A storage module receives an in-process analysis data of the supplier audit and stores a historical analysis data of the supplier audit completed in the past, the in-process analysis data and the historical analysis data both include qualitative data of an audit finding and 1. Quantitative information on the supplier's operating data;

Analyzing the audit findings of the historical analysis data by a topic model conversion module to establish a topic model or update the topic model, obtain a topic model probability distribution, and convert the in-progress analysis according to the topic model The audit findings of the data are used for a feature vector module to generate a corresponding set of feature vectors and a set of the ongoing analysis data according to the subject model probability distribution and the supplier operation data of the historical analysis data. eigenvector value;

Perform cluster analysis on the feature vector set with a classification module and determine a cluster to which the feature vector value belongs, so that a recommendation module can receive a list of audit criteria used for supplier audit, and according to the The cluster to which the eigenvector value belongs generates a corresponding item of recommended audit criteria for a related topic.

5 . The method of integrating qualitative data and quantitative data to recommend audit criteria as claimed in claim 4 , wherein the feature vector set is clustered using K-means algorithm. 6 .

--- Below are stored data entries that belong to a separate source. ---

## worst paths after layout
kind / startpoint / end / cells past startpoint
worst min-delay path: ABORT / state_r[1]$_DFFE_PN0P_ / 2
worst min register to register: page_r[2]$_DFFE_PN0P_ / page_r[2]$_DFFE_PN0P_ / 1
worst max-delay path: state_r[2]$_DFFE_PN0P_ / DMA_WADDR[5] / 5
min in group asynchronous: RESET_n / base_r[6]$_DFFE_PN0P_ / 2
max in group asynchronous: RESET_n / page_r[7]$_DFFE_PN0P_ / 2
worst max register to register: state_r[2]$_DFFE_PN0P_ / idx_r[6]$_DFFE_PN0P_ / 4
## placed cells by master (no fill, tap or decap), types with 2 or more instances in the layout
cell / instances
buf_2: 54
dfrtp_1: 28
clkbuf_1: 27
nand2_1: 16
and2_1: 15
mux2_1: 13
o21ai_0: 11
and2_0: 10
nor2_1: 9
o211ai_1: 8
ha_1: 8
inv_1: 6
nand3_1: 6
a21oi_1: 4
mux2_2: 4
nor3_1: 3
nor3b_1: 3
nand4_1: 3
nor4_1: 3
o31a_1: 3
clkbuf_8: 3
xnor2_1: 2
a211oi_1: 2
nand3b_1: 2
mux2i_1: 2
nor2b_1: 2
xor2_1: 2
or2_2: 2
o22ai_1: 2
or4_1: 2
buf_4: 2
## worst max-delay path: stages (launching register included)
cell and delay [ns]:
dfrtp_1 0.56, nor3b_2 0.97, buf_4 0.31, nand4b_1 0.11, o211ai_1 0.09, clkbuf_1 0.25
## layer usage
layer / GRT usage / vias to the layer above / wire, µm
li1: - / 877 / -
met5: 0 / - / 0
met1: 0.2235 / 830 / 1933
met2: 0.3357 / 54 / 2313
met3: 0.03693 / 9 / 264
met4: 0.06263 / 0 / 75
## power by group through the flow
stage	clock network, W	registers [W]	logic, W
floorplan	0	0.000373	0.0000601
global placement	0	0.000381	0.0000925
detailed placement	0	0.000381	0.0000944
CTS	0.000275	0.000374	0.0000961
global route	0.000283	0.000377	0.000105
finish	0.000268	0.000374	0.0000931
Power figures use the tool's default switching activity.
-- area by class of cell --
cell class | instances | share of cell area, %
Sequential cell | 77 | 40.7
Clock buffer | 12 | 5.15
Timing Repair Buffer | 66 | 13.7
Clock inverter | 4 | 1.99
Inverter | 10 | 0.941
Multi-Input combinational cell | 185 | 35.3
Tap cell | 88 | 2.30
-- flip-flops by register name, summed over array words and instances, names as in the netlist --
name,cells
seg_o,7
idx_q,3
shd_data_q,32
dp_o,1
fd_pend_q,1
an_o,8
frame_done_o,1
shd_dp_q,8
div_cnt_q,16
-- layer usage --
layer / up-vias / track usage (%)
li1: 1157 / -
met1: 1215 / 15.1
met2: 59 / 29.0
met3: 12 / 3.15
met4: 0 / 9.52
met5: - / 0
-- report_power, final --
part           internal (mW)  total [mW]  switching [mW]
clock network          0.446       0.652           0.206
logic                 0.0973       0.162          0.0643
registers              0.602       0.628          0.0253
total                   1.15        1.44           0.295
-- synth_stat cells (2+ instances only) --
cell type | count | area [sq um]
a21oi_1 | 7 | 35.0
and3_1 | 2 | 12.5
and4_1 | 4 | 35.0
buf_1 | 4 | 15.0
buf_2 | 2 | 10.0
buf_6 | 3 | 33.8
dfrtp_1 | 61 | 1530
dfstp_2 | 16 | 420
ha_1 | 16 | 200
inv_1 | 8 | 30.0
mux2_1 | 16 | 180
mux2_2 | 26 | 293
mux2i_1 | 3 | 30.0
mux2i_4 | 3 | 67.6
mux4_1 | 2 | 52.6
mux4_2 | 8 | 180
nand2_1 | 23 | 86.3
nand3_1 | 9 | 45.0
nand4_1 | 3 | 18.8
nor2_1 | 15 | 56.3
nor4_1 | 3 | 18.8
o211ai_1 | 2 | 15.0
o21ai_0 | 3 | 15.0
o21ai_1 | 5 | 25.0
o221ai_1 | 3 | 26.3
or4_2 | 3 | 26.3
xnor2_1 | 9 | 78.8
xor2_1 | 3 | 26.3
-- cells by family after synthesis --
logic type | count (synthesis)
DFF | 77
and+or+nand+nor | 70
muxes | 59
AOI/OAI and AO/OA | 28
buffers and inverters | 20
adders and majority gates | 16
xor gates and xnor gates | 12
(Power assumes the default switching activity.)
`src/rtl/ctrl_pkg.sv`:
```
// ctrl_pkg: shared constants and types for the accumulator-machine sequencer.
//   - 4-bit opcode values (IR[11:8])
//   - 3-bit ALU op-select codes as understood by the downstream ALU
//   - FSM state encoding and decode-bundle types used by ctrl_unit/ctrl_decode
package ctrl_pkg;

  localparam logic [3:0] OP_NOP  = 4'h0;
  localparam logic [3:0] OP_ADD  = 4'h1;
  localparam logic [3:0] OP_SUB  = 4'h2;
  localparam logic [3:0] OP_AND  = 4'h3;
  localparam logic [3:0] OP_OR   = 4'h4;
  localparam logic [3:0] OP_XOR  = 4'h5;
  localparam logic [3:0] OP_SHL  = 4'h6;
  localparam logic [3:0] OP_SHR  = 4'h7;
  localparam logic [3:0] OP_LDI  = 4'h8;
  localparam logic [3:0] OP_LDA  = 4'h9;
  localparam logic [3:0] OP_STA  = 4'hA;
  localparam logic [3:0] OP_JMP  = 4'hB;
  localparam logic [3:0] OP_JZ   = 4'hC;
  localparam logic [3:0] OP_JC   = 4'hD;
  localparam logic [3:0] OP_ADDI = 4'hE;
  localparam logic [3:0] OP_HLT  = 4'hF;

  localparam logic [2:0] ALU_ADD = 3'b000;
  localparam logic [2:0] ALU_SUB = 3'b001;
  localparam logic [2:0] ALU_AND = 3'b010;
  localparam logic [2:0] ALU_OR  = 3'b011;
  localparam logic [2:0] ALU_XOR = 3'b100;
  localparam logic [2:0] ALU_SHL = 3'b101;
  localparam logic [2:0] ALU_SHR = 3'b110;

  typedef enum logic [1:0] {ST_FETCH, ST_DECODE, ST_EXECUTE, ST_HALT} state_t;

  // ALU operand b source
  typedef enum logic [1:0] {BSEL_ZERO, BSEL_MEM, BSEL_ACC, BSEL_IMM} bsel_t;

  // accumulator writeback source
  typedef enum logic [1:0] {ASRC_ALU, ASRC_IMM, ASRC_MEM} asrc_t;

  typedef enum logic [1:0] {JMP_NONE, JMP_ALWAYS, JMP_Z, JMP_C} jump_t;

  typedef struct packed {
    logic [2:0] alu_opr;
    bsel_t      bsel;
    logic       acc_we;
    asrc_t      acc_src;
    logic       flag_we;
    logic       mem_we_req;
    jump_t      jump;
    logic       halt;
  } dec_t;

endpackage

```
`src/rtl/ctrl_decode.sv`:
```
// ctrl_decode: combinational opcode decoder.
// Ports:
//   i_opcode  in  4   IR[11:8]
//   o_dec     out     control bundle (ALU op, operand-b select, ACC/flag
//                     writeback enables, store request, jump kind, halt)
module ctrl_decode
  import ctrl_pkg::*;
(
  input  logic [3:0] i_opcode,
  output dec_t       o_dec
);

  always_comb begin
    o_dec.alu_opr    = ALU_ADD;
    o_dec.bsel       = BSEL_ZERO;
    o_dec.acc_we     = 1'b0;
    o_dec.acc_src    = ASRC_ALU;
    o_dec.flag_we    = 1'b0;
    o_dec.mem_we_req = 1'b0;
    o_dec.jump       = JMP_NONE;
    o_dec.halt       = 1'b0;
    case (i_opcode)
      OP_ADD, OP_SUB, OP_AND, OP_OR, OP_XOR: begin
        o_dec.bsel    = BSEL_MEM;
        o_dec.acc_we  = 1'b1;
        o_dec.flag_we = 1'b1;
        case (i_opcode)
          OP_SUB:  o_dec.alu_opr = ALU_SUB;
          OP_AND:  o_dec.alu_opr = ALU_AND;
          OP_OR:   o_dec.alu_opr = ALU_OR;
          OP_XOR:  o_dec.alu_opr = ALU_XOR;
          default: o_dec.alu_opr = ALU_ADD;
        endcase
      end
      // shifts operate on ACC routed through operand b
      OP_SHL, OP_SHR: begin
        o_dec.bsel    = BSEL_ACC;
        o_dec.acc_we  = 1'b1;
        o_dec.flag_we = 1'b1;
        o_dec.alu_opr = (i_opcode == OP_SHL) ? ALU_SHL : ALU_SHR;
      end
      OP_ADDI: begin
        o_dec.bsel    = BSEL_IMM;
        o_dec.acc_we  = 1'b1;
        o_dec.flag_we = 1'b1;
      end
      OP_LDI: begin
        o_dec.acc_we  = 1'b1;
        o_dec.acc_src = ASRC_IMM;
      end
      OP_LDA: begin
        o_dec.acc_we  = 1'b1;
        o_dec.acc_src = ASRC_MEM;
      end
      OP_STA:  o_dec.mem_we_req = 1'b1;
      OP_JMP:  o_dec.jump       = JMP_ALWAYS;
      OP_JZ:   o_dec.jump       = JMP_Z;
      OP_JC:   o_dec.jump       = JMP_C;
      OP_HLT:  o_dec.halt       = 1'b1;
      default: ;
    endcase
  end

endmodule

```
`src/rtl/ctrl_unit.sv`:
```
// ctrl_unit: 3-cycle fetch/decode/execute sequencer for the 8-bit
// accumulator datapath. Owns PC, IR, ACC and Z/C; drives the external ALU
// and the sync-read instruction/data memories.
// Ports:
//   clk, rst            clock (rising), async active-high reset
//   en                  1 = advance, 0 = freeze everything, no store
//   instr_addr/data     instruction ROM address (=PC) / word (1-cycle latency)
//   mem_addr/rdata      data memory address / read data (1-cycle latency)
//   mem_wdata/we        data memory write data (=ACC) / write enable
//   alu_a/b/opr         ALU operands and op-select
//   alu_y/z/c           ALU result, zero flag, carry/borrow
//   acc, flag_z/c       debug view of ACC and registered flags
//   halted              high while in HALT
module ctrl_unit
  import ctrl_pkg::*;
#(
  parameter logic [7:0] RESET_PC = 8'h00
) (
  input  logic        clk,
  input  logic        rst,
  input  logic        en,
  output logic [7:0]  instr_addr,
  input  logic [11:0] instr_data,
  output logic [7:0]  mem_addr,
  input  logic [7:0]  mem_rdata,
  output logic [7:0]  mem_wdata,
  output logic        mem_we,
  output logic [7:0]  alu_a,
  output logic [7:0]  alu_b,
  output logic [2:0]  alu_opr,
  input  logic [7:0]  alu_y,
  input  logic        alu_z,
  input  logic        alu_c,
  output logic [7:0]  acc,
  output logic        flag_z,
  output logic        flag_c,
  output logic        halted
);

  state_t      r_state, w_state_nxt;
  logic [7:0]  r_pc, w_pc_nxt;
  logic [11:0] r_ir, w_ir_nxt;
  logic [7:0]  r_acc, w_acc_nxt;
  logic        r_z, w_z_nxt;
  logic        r_c, w_c_nxt;
  dec_t        w_dec;
  logic        w_take;

  ctrl_decode u_dec (
    .i_opcode (r_ir[11:8]),
    .o_dec    (w_dec)
  );

  assign instr_addr = r_pc;
  assign alu_a      = r_acc;
  assign mem_wdata  = r_acc;
  assign acc        = r_acc;
  assign flag_z     = r_z;
  assign flag_c     = r_c;
  assign halted     = (r_state == ST_HALT);
  assign alu_opr    = w_dec.alu_opr;

  always_comb begin
    case (w_dec.bsel)
      BSEL_MEM: alu_b = mem_rdata;
      BSEL_ACC: alu_b = r_acc;
      BSEL_IMM: alu_b = r_ir[7:0];
      default:  alu_b = 8'h00;
    endcase
  end

  // branch conditions use the flags as they stood before this instruction
  always_comb begin
    case (w_dec.jump)
      JMP_ALWAYS: w_take = 1'b1;
      JMP_Z:      w_take = r_z;
      JMP_C:      w_take = r_c;
      default:    w_take = 1'b0;
    endcase
  end

  always_comb begin
    w_state_nxt = r_state;
    w_pc_nxt    = r_pc;
    w_ir_nxt    = r_ir;
    w_acc_nxt   = r_acc;
    w_z_nxt     = r_z;
    w_c_nxt     = r_c;
    mem_addr    = r_ir[7:0];
    mem_we      = 1'b0;
    case (r_state)
      ST_FETCH: w_state_nxt = ST_DECODE;
      ST_DECODE: begin
        w_ir_nxt    = instr_data;
        // address straight from ROM output so read data is ready in EXECUTE
        mem_addr    = instr_data[7:0];
        w_state_nxt = ST_EXECUTE;
      end
      ST_EXECUTE: begin
        mem_we = w_dec.mem_we_req & en;
        if (w_dec.acc_we) begin
          case (w_dec.acc_src)
            ASRC_IMM: w_acc_nxt = r_ir[7:0];
            ASRC_MEM: w_acc_nxt = mem_rdata;
            default:  w_acc_nxt = alu_y;
          endcase
        end
        if (w_dec.flag_we) begin
          w_z_nxt = alu_z;
          w_c_nxt = alu_c;
        end
        if (w_dec.halt) begin
          w_state_nxt = ST_HALT;
        end else begin
          w_pc_nxt    = w_take ? r_ir[7:0] : r_pc + 8'd1;
          w_state_nxt = ST_FETCH;
        end
      end
      default: ;  // HALT: only reset leaves
    endcase
  end

  always_ff @(posedge clk or posedge rst) begin
    if (rst) begin
      r_state <= ST_FETCH;
      r_pc    <= RESET_PC;
      r_ir    <= 12'h000;
      r_acc   <= 8'h00;
      r_z     <= 1'b0;
      r_c     <= 1'b0;
    end else if (en) begin
      r_state <= w_state_nxt;
      r_pc    <= w_pc_nxt;
      r_ir    <= w_ir_nxt;
      r_acc   <= w_acc_nxt;
      r_z     <= w_z_nxt;
      r_c     <= w_c_nxt;
    end
  end

endmodule

```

6 . The method for integrating qualitative data and quantitative data for recommendation of audit criteria as claimed in claim 4 , wherein the classification module calculates a distance value between the feature vector value and the center of gravity of each of the clusters. 7 . , taking the cluster with the smallest distance value as the cluster to which the feature vector value belongs.

7 . The method of integrating qualitative data and quantitative data for recommendation of audit criteria as claimed in claim 4 , wherein the cluster analysis reduces the dimension of the feature vector for establishing the cluster analysis through the weighted K-mean feature selection algorithm. 8 .

8 . The method for recommending audit criteria by integrating qualitative data and quantitative data according to claim 4 , wherein the topic model probability distribution is established by at least one of implicit Dirichlet distribution or non-negative matrix decomposition. 9 .

9. The method of integrating qualitative data and quantitative data for recommendation of audit criteria as claimed in claim 4, wherein the quantitative data of the supplier's business data at least comprises a supplier number data, a turnover data, a management data Any or combination of time data.